Come on Discovery and Bloomberg sharing space? Didn't sharing of channels going out of style in the late 80's on Cable TV?

The loss of On The Rocks is a great one. It was a fun channel to listen to, the loss of this channel is almost as bad as the loss of Special X.

Ethel is going to suck, how could it be "Uncut uncensored rock" like its supposed to be without the XL?

When are Audio Visions and Fine Tuning going to find a home? Isn't this the 2nd or 3rd time they moved?

And two new spanish stations... whoopie. I see spanish people on the other forums saying that the 2 spanish chennels they have now are more then enough.

We need a 3rd company to enter into Satelite Radio, on that is between XM and Sirius, Someone that has XM's great playlists, but has true radio personalities is not just MP3's being played like XM has turned into lately. Sirius also has the better talk lineup, and keeps adding new exciting content.


----------



## Steve Mehs (Mar 21, 2002)

> Didn't sharing of channels going out of style in the late 80's on Cable TV?

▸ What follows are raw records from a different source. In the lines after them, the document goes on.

--- config.mk ---
export PLATFORM = sky130hd
export DESIGN_NAME = conv_tile_scheduler_flat
export DESIGN_NICKNAME = d
export VERILOG_FILES = /design/src/rtl/systolic_pkg.sv /design/src/rtl/conv_tile_scheduler_if.sv /design/src/rtl/conv_tile_scheduler_tile_counter.sv /design/src/rtl/conv_tile_scheduler.sv /design/src/flat_wrapper.sv
export SDC_FILE = /design/constraint.sdc
export NUM_CORES = 1
export LEC_CHECK = 0
export CAP_MARGIN = 20
export CORE_MARGIN = 2
export CORE_UTILIZATION = 55
export CTS_CLUSTER_DIAMETER = 80
export DETAILED_ROUTE_END_ITERATION = 10
export PLACE_DENSITY = 0.88
export SETUP_SLACK_MARGIN = 0.5
export SLEW_MARGIN = 10
export SYNTH_ARGS = -nofsm -noshare
export SYNTH_HDL_FRONTEND = slang
export SYNTH_SLANG_ARGS = --single-unit
--- constraint.sdc ---
create_clock -name clk -period 4.6 [get_ports clk]
set_input_delay 1.38 -clock clk [delete_from_list [all_inputs] [get_ports clk]]
set_output_delay 1.38 -clock clk [all_outputs]
set_load 0.01 [all_outputs]
--- src/rtl/systolic_pkg.sv ---
// rtl/systolic_pkg.sv - shared widths, FSM states and strip-width helper for the tile scheduler
package systolic_pkg;

  localparam int DEF_SYSTOLIC_SIZE = 16;

  localparam int OFM_W  = 9;
  localparam int NF_W   = 11;
  localparam int KS_W   = 2;
  localparam int CMP_W  = 12;
  localparam int GRP_W  = 7;
  localparam int COLS_W = 5;

  typedef enum logic [2:0] {
    ST_IDLE,
    ST_ISSUE,
    ST_WAIT_FETCH,
    ST_COMPUTE,
    ST_WAIT_COMP,
    ST_ADVANCE,
    ST_DONE
  } sched_state_e;

  // Columns covered by a strip: the array width, or whatever is left of the map.
  function automatic logic [COLS_W-1:0] strip_cols(input logic [CMP_W-1:0] remaining,
                                                   input logic [CMP_W-1:0] ss);
    logic [CMP_W-1:0] m;
    m = (remaining >= ss) ? ss : remaining;
    return COLS_W'(m);
  endfunction

endpackage

--- src/rtl/conv_tile_scheduler_if.sv ---
// rtl/conv_tile_scheduler_if.sv - load/done handshake between scheduler and fetch/compute datapath
interface conv_tile_scheduler_if;

  logic ifm_load;
  logic wgt_load;
  logic ifm_done;
  logic wgt_done;
  logic compute_start;
  logic compute_done;

  modport master (
    output ifm_load, wgt_load, compute_start,
    input  ifm_done, wgt_done, compute_done
  );

  modport slave (
    input  ifm_load, wgt_load, compute_start,
    output ifm_done, wgt_done, compute_done
  );

endinterface

--- src/rtl/conv_tile_scheduler_tile_counter.sv ---
// rtl/conv_tile_scheduler_tile_counter.sv - nested row/strip/filter-group counter
// Row is innermost, then column strip, then filter group; last_tile flags the final tile.
module sched_tile_counter
  import systolic_pkg::*;
#(
  parameter int SS = DEF_SYSTOLIC_SIZE
) (
  input  logic              clk,
  input  logic              rst_n,
  input  logic              clear,
  input  logic              advance,
  input  logic [OFM_W-1:0]  ofm_size,
  input  logic [NF_W-1:0]   num_filter,
  output logic [OFM_W-1:0]  row,
  output logic [OFM_W-1:0]  col_base,
  output logic [COLS_W-1:0] cols,
  output logic [GRP_W-1:0]  group,
  output logic              first_of_group,
  output logic              last_tile
);

  localparam logic [CMP_W-1:0] SS_C = CMP_W'(SS);

  logic [OFM_W-1:0]  row_q, row_d;
  logic [OFM_W-1:0]  col_q, col_d;
  logic [COLS_W-1:0] cols_q, cols_d;
  logic [GRP_W-1:0]  grp_q, grp_d;

  logic [CMP_W-1:0] ofm_c, row_nxt, col_nxt, grp_end;
  logic             row_last, col_last, grp_last;

  assign ofm_c    = CMP_W'(ofm_size);
  assign row_nxt  = CMP_W'(row_q) + CMP_W'(1);
  assign col_nxt  = CMP_W'(col_q) + SS_C;
  assign grp_end  = (CMP_W'(grp_q) + CMP_W'(1)) * SS_C;
  assign row_last = row_nxt >= ofm_c;
  assign col_last = col_nxt >= ofm_c;
  assign grp_last = grp_end >= CMP_W'(num_filter);

  always_comb begin
    row_d  = row_q;
    col_d  = col_q;
    cols_d = cols_q;
    grp_d  = grp_q;
    if (clear) begin
      row_d  = '0;
      col_d  = '0;
      grp_d  = '0;
      cols_d = strip_cols(ofm_c, SS_C);
    end else if (advance) begin
      if (!row_last) begin
        row_d = OFM_W'(row_nxt);
      end else begin
        row_d = '0;
        if (col_last) begin
          col_d  = '0;
          cols_d = strip_cols(ofm_c, SS_C);
          grp_d  = grp_q + GRP_W'(1);
        end else begin
          col_d  = OFM_W'(col_nxt);
          cols_d = strip_cols(ofm_c - col_nxt, SS_C);
        end
      end
    end
  end

  always_ff @(posedge clk or negedge rst_n) begin
    if (!rst_n) begin
      row_q  <= '0;
      col_q  <= '0;
      cols_q <= '0;
      grp_q  <= '0;
    end else begin
      row_q  <= row_d;
      col_q  <= col_d;
      cols_q <= cols_d;
      grp_q  <= grp_d;
    end
  end

  assign row            = row_q;
  assign col_base       = col_q;
  assign cols           = cols_q;
  assign group          = grp_q;
  assign first_of_group = (row_q == '0) && (col_q == '0);
  assign last_tile      = row_last && col_last && grp_last;

endmodule

--- src/rtl/conv_tile_scheduler.sv ---
// rtl/conv_tile_scheduler.sv - per-layer tile sequencer driving IFM/weight fetch and the systolic array
// Optional SCHED_PERF_CNT_EN adds stall_cycles/busy_cycles counters.
module conv_tile_scheduler
  import systolic_pkg::*;
#(
  parameter int SYSTOLIC_SIZE = DEF_SYSTOLIC_SIZE
) (
  input  logic                  clk,
  input  logic                  rst_n,
  input  logic                  start,
  input  logic [OFM_W-1:0]      cfg_ofm_size,
  input  logic [NF_W-1:0]       cfg_num_filter,
  input  logic [KS_W-1:0]       cfg_kernel_size,
  conv_tile_scheduler_if.master dp,
  output logic [OFM_W-1:0]      tile_row,
  output logic [OFM_W-1:0]      tile_col_base,
  output logic [COLS_W-1:0]     tile_cols,
  output logic [GRP_W-1:0]      filter_group,
  output logic                  busy,
  output logic                  layer_done
`ifdef SCHED_PERF_CNT_EN
 ,output logic [31:0]           stall_cycles,
  output logic [31:0]           busy_cycles
`endif
);

  sched_state_e state_q, state_d;
  logic [OFM_W-1:0] ofm_q, ofm_d;
  logic [NF_W-1:0]  nf_q, nf_d;
  logic [KS_W-1:0]  ks_q, ks_d;
  logic             busy_q, busy_d;
  logic             ifm_flag_q, ifm_flag_d;
  logic             wgt_flag_q, wgt_flag_d;

  logic             accept, advance;
  logic             first_of_group, last_tile;
  logic [OFM_W-1:0] cnt_ofm;

  // Kernel size only shapes the address generators' walk; it is held with the layer config.
  logic ks_unused;
  assign ks_unused = ^ks_q;

  // The counter is cleared in the same cycle the config is latched, so feed it the live value.
  assign cnt_ofm = (state_q == ST_IDLE) ? cfg_ofm_size : ofm_q;

  sched_tile_counter #(.SS(SYSTOLIC_SIZE)) u_tile_counter (
    .clk            (clk),
    .rst_n          (rst_n),
    .clear          (accept),
    .advance        (advance),
    .ofm_size       (cnt_ofm),
    .num_filter     (nf_q),
    .row            (tile_row),
    .col_base       (tile_col_base),
    .cols           (tile_cols),
    .group          (filter_group),
    .first_of_group (first_of_group),
    .last_tile      (last_tile)
  );

  always_comb begin
    state_d          = state_q;
    ofm_d            = ofm_q;
    nf_d             = nf_q;
    ks_d             = ks_q;
    busy_d           = busy_q;
    ifm_flag_d       = ifm_flag_q;
    wgt_flag_d       = wgt_flag_q;
    accept           = 1'b0;
    advance          = 1'b0;
    dp.ifm_load      = 1'b0;
    dp.wgt_load      = 1'b0;
    dp.compute_start = 1'b0;
    layer_done       = 1'b0;
    case (state_q)
      ST_IDLE: begin
        if (start) begin
          accept  = 1'b1;
          ofm_d   = cfg_ofm_size;
          nf_d    = cfg_num_filter;
          ks_d    = cfg_kernel_size;
          busy_d  = 1'b1;
          state_d = ST_ISSUE;
        end
      end
      ST_ISSUE: begin
        dp.ifm_load = 1'b1;
        dp.wgt_load = first_of_group;
        ifm_flag_d  = 1'b0;
        wgt_flag_d  = !first_of_group;
        state_d     = ST_WAIT_FETCH;
      end
      ST_WAIT_FETCH: begin
        ifm_flag_d = ifm_flag_q | dp.ifm_done;
        wgt_flag_d = wgt_flag_q | dp.wgt_done;
        if (ifm_flag_d && wgt_flag_d) state_d = ST_COMPUTE;
      end
      ST_COMPUTE: begin
        dp.compute_start = 1'b1;
        state_d          = ST_WAIT_COMP;
      end
      ST_WAIT_COMP: begin
        if (dp.compute_done) state_d = ST_ADVANCE;
      end
      ST_ADVANCE: begin
        // The final tile is not stepped past, so tile outputs keep its coordinates.
        if (last_tile) begin
          state_d = ST_DONE;
        end else begin
          advance = 1'b1;
          state_d = ST_ISSUE;
        end
      end
      ST_DONE: begin
        layer_done = 1'b1;
        busy_d     = 1'b0;
        state_d    = ST_IDLE;
      end
      default: state_d = ST_IDLE;
    endcase
  end

  always_ff @(posedge clk or negedge rst_n) begin
    if (!rst_n) begin
      state_q    <= ST_IDLE;
      ofm_q      <= '0;
      nf_q       <= '0;
      ks_q       <= '0;
      busy_q     <= 1'b0;
      ifm_flag_q <= 1'b0;
      wgt_flag_q <= 1'b0;
    end else begin
      state_q    <= state_d;
      ofm_q      <= ofm_d;
      nf_q       <= nf_d;
      ks_q       <= ks_d;
      busy_q     <= busy_d;
      ifm_flag_q <= ifm_flag_d;
      wgt_flag_q <= wgt_flag_d;
    end
  end

  assign busy = busy_q;

`ifdef SCHED_PERF_CNT_EN
  logic [31:0] stall_q, stall_d;
  logic [31:0] busyc_q, busyc_d;

  always_comb begin
    stall_d = stall_q;
    busyc_d = busyc_q;
    if (accept) begin
      stall_d = '0;
      busyc_d = '0;
    end else begin
      if ((state_q == ST_WAIT_FETCH) && (stall_q != '1)) stall_d = stall_q + 32'd1;
      if (busy_q && (busyc_q != '1)) busyc_d = busyc_q + 32'd1;
    end
  end

  always_ff @(posedge clk or negedge rst_n) begin
    if (!rst_n) begin
      stall_q <= '0;
      busyc_q <= '0;
    end else begin
      stall_q <= stall_d;
      busyc_q <= busyc_d;
    end
  end

  assign stall_cycles = stall_q;
  assign busy_cycles  = busyc_q;
`endif

endmodule
--- src/flat_wrapper.sv ---
// flat-port wrapper written by rule: the top's interface ports become plain ports
module conv_tile_scheduler_flat import systolic_pkg::*;
#(
  parameter int SYSTOLIC_SIZE = DEF_SYSTOLIC_SIZE
)
  (clk, rst_n, start, cfg_ofm_size, cfg_num_filter, cfg_kernel_size, tile_row, tile_col_base, tile_cols, filter_group, busy, layer_done, dp_ifm_load, dp_wgt_load, dp_compute_start, dp_ifm_done, dp_wgt_done, dp_compute_done);
  conv_tile_scheduler_if dp_i ();
  input  logic clk;
  input  logic rst_n;
  input  logic start;
  input  logic [OFM_W-1:0] cfg_ofm_size;
  input  logic [NF_W-1:0] cfg_num_filter;
  input  logic [KS_W-1:0] cfg_kernel_size;
  output logic [OFM_W-1:0] tile_row;
  output logic [OFM_W-1:0] tile_col_base;
  output logic [COLS_W-1:0] tile_cols;
  output logic [GRP_W-1:0] filter_group;
  output logic busy;
  output logic layer_done;
  output wire logic [$bits(dp_i.ifm_load)-1:0] dp_ifm_load;
  output wire logic [$bits(dp_i.wgt_load)-1:0] dp_wgt_load;
  output wire logic [$bits(dp_i.compute_start)-1:0] dp_compute_start;
  input wire logic [$bits(dp_i.ifm_done)-1:0] dp_ifm_done;
  input wire logic [$bits(dp_i.wgt_done)-1:0] dp_wgt_done;
  input wire logic [$bits(dp_i.compute_done)-1:0] dp_compute_done;
  assign dp_ifm_load = dp_i.ifm_load;
  assign dp_wgt_load = dp_i.wgt_load;
  assign dp_compute_start = dp_i.compute_start;
  assign dp_i.ifm_done = dp_ifm_done;
  assign dp_i.wgt_done = dp_wgt_done;
  assign dp_i.compute_done = dp_compute_done;
  conv_tile_scheduler #(.SYSTOLIC_SIZE(SYSTOLIC_SIZE)) u_core (.clk(clk), .rst_n(rst_n), .start(start), .cfg_ofm_size(cfg_ofm_size), .cfg_num_filter(cfg_num_filter), .cfg_kernel_size(cfg_kernel_size), .dp(dp_i), .tile_row(tile_row), .tile_col_base(tile_col_base), .tile_cols(tile_cols), .filter_group(filter_group), .busy(busy), .layer_done(layer_done));
endmodule
==> results.md <==
- Status: finished, final reports clean
- Initial DRC count: 220
- Synthesis Warnings: 0
- Root buffer cell: clkbuf_8
- Number of global-route vias before repair: 2,692
- Syn_area_per_cell: 9.20 sq um
- Arrival time at the worst endpoint: 4140 ps
- Die height: 82.8 microns
- # setup viols final: 0
- Vias: 2,910
- Area post-placement: 3970 sq um
- Clock power share: 0.140
- Final Util: 0.692
- Worst skew pair latency: 310 ps
- WHS Path Cells: 2
- Clk slew on worst S/H paths: 90 ps
- Crit path max fanout: 5
- Multi-input gate area: 1930 sq um
- Fraction of layout cells with a size suffix above 1: 0.104
- TritonCTS Buffers: 5
- Post-Synthesis Cell Area: 3410 sq um
- DP HPWL: 5.69 mm
- Initial Util: 0.573
- Sequential share of power: 0.324
- Max frequency: 254 MHz
- Peak supply drop: 0.308 mV
- Die Width: 82.8 microns
- Antenna viol nets, final: 0
- Vias per std cell: 5.83
- Synth area leader: dfrtp_1
- Distinct cells, synth: 59
- Flip-flop and latch count after synthesis: 52
- P_sw: 981 uW
- Post-synth top area share: 0.381
- Drt first pass iters: 5
- Final count of hold timing violations: 0
- Post-Syn Instances: 371
- Async set-reset flop share out of synthesis: 1.00
- Max Cap Viol: 0
- Routed len/inst: 15.7 microns
- Gpl congestion: 0.898
- GRT Util Overall: 0.231
- Area grow syn2layout: 20.9%
- Most used flip-flop cell after synthesis: dfrtp_1
- Critical Path End Type: flip-flop
- Final slew viol count: 0
- RSZ-0062 raised after global routing: true
- Top post-synthesis cells by count: 69 x nand2_1, 52 x dfrtp_1, 26 x ha_1, 24 x inv_1, 19 x o21ai_0
- Core area: 5960 sq um
- Leakage Power: 0.00192 uW
- Most common cell in the synthesized netlist: nand2_1
- Initial antenna violation count: 0
- Reg-to-reg slack, setup: 1060 ps
- Ant. Diodes: 0
- Critical path class: in -> reg
- Die area: 6850 sq um
- GRT overflow: 0
- Post-Route WL: 7.83 mm
- IO Port Bufs: 56
- Startpoint types: input port
- Hold Crit Class: reg -> reg
- Clock Tree Buf Depth: 2
- Worst slew margin: 0.553
- Required time of the critical path: 4800 ps
- CTS tree: yes
- First-pass GRT wire length: 12.1 mm
- DRC: 0
- Register area: 1300 sq um
- Final period utilization: 0.857
- Total Power: 2290 uW
- Clk_skew: 6.52 ps
- Seq/Total Area, Yosys: 0.381
- Top-Level Pins: 63
- EDFF count, synth: 0
- Worst Max-Slew Pin Slew: 670 ps
- Nets: 477
- Final Critical Period: 3940 ps
- Power Density: 555 nW/um^2
- Synth area leaders: dfrtp_1 38%, ha_1 9.5%, nand2_1 7.6%, mux2_2 4.6%, mux2i_1 2.9%
- H-tree Lvls: 2
- Largest net degree at the start of global routing: 35
- Sw Share: 0.429
- Post-route cell area: 4120 sq um
- TNS Setup: 0 ps
- Pint: 1310 uW
- Clock Sinks: 52
- Filler Cell Count: 444
- Combinational group share of total power: 0.536
- Worst r2r path cells: 9
- Row count: 28
[repair_timing]
action,4_1_cts,5_1_grt
gates resized for setup,0,3
hold buffers,0,0
endpoints found under the setup margin,0,24
buffers inserted,0,2
[area by class of cell]
class                   instances  area share
flip-flops and latches         52       0.316
clock buffers                   5      0.0167
inverters                      24      0.0218
clock inverters                 3      0.0103
multi-input cells             278       0.467
well taps                      75      0.0228
repair buffers                 62       0.146
[metrics by stage]
stage / setup WS (ps) / hold WS, ps / instances
4_1_cts: 521 / 484 / 496
2_1_floorplan: 880 / 445 / 374
3_5_place_dp: 218 / 461 / 488
5_1_grt: 498 / 499 / 499
6_report: 656 / 485 / 499
3_3_place_gp: 267 / 457 / 488
[layout by cell type (no fill, tap or decap), types with 2 or more instances in the layout]
cell and count:
nand2_1 69, clkdlybuf4s50_1 55, dfrtp_1 52, ha_1 26
inv_1 24, o21ai_0 19, nand3_1 16, mux2_2 14
a21oi_1 12, mux2i_1 10, xnor2_1 10, nor2_1 8
and2_1 8, nor3_1 6, buf_4 6, xor2_1 5
nor4_1 5, o22ai_1 5, clkbuf_8 5, nor4b_1 4
and3_1 4, o31ai_1 4, conb_1 4, nand4_1 3
o211ai_1 3, a211o_1 3, or3_1 3, o31a_1 2
or2_2 2, nand2b_1 2, nor3b_1 2, o21a_1 2
nor2b_1 2, a31oi_4 2
[sequential cells by signal, summed over array words and instances, names as in the netlist]
register                        flops
u_core.nf_q                        11
u_core.ofm_q                        9
u_core.busy                         1
u_core.u_tile_counter.group         7
u_core.u_tile_counter.cols          5
u_core.wgt_flag_q                   1
u_core.u_tile_counter.col_base      5
u_core.state_q                      3
u_core.ifm_flag_q                   1
u_core.u_tile_counter.row           9
[power by group through the flow]
stage	logic (uW)	registers (uW)	clock network, uW
after global placement	1110	738	0
final	1230	743	320
after detailed placement	1160	749	0
after global routing	1360	765	340
after floorplan	890	704	0
after CTS	1170	741	323
[routing by layer]
metal,routed length (microns),vias up,global-route usage
met5,0,-,0
met4,107,0,0.0787
met3,369,11,0.0391
met2,3930,86,0.395
met1,3430,1412,0.295
li1,-,1401,-
[kinds of logic after synthesis]
| group | share of synthesized area |
|---|---|
| AOI/OAI and AO/OA | 0.140 |
| xor gates and xnor gates | 0.0385 |
| adders and majority gates | 0.0953 |
| buffers and inverters | 0.0649 |
| DFF | 0.381 |
| muxes | 0.0755 |
| other | 0.00110 |
| and+or+nand+nor | 0.203 |
[worst max-delay path, cell delays in order]
cell and delay [ps]:
clkdlybuf4s50_1 430, nor4b_1 160, or2_2 340, ha_1 300, nor3_1 200, o21ai_0 140, a21oi_2 270, o21ai_2 200
a31oi_4 350, mux2_2 380
[worst paths after layout]
path / startpoint / end
worst min register to register: u_core.ofm_q[8]$_DFFE_PN0P_ / u_core.ofm_q[8]$_DFFE_PN0P_
min in group asynchronous: rst_n / u_core.ofm_q[5]$_DFFE_PN0P_
worst max register to register: u_core.state_q[1]$_DFFE_PN0P_ / u_core.u_tile_counter.cols[2]$_DFFE_PN0P_
worst min-delay path: u_core.ofm_q[8]$_DFFE_PN0P_ / u_core.ofm_q[8]$_DFFE_PN0P_
max in group asynchronous: rst_n / u_core.nf_q[6]$_DFFE_PN0P_
worst max-delay path: cfg_ofm_size[4] / u_core.u_tile_counter.cols[2]$_DFFE_PN0P_
Note: power is estimated with default switching activity, not from simulation.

Nope Scott, just check the EKB. It was January 22, 2002&#8230;..The day E* split IFC and WE 

This history of Fine Tuning. It started off in the Classical section on 111, moved to World on 104, then in January moved into the Rock neighborhood for some reason on 49 and soon will be going to 76.


----------



## Guest (Jul 22, 2004)

Who is discovery and bloomberg sharing space with? are they gonna be combined on one channel?


----------



## Steve Mehs (Mar 21, 2002)

No. There going to be on their current channel numbers. When one channel is not active, it will either be removed from the channel listings or be listed but be off air.


----------



## Scott Greczkowski (Mar 21, 2002)

Bloomberg will air from 6 am to 6 pm and Discovery Radio will air the rest of the time and one weekends.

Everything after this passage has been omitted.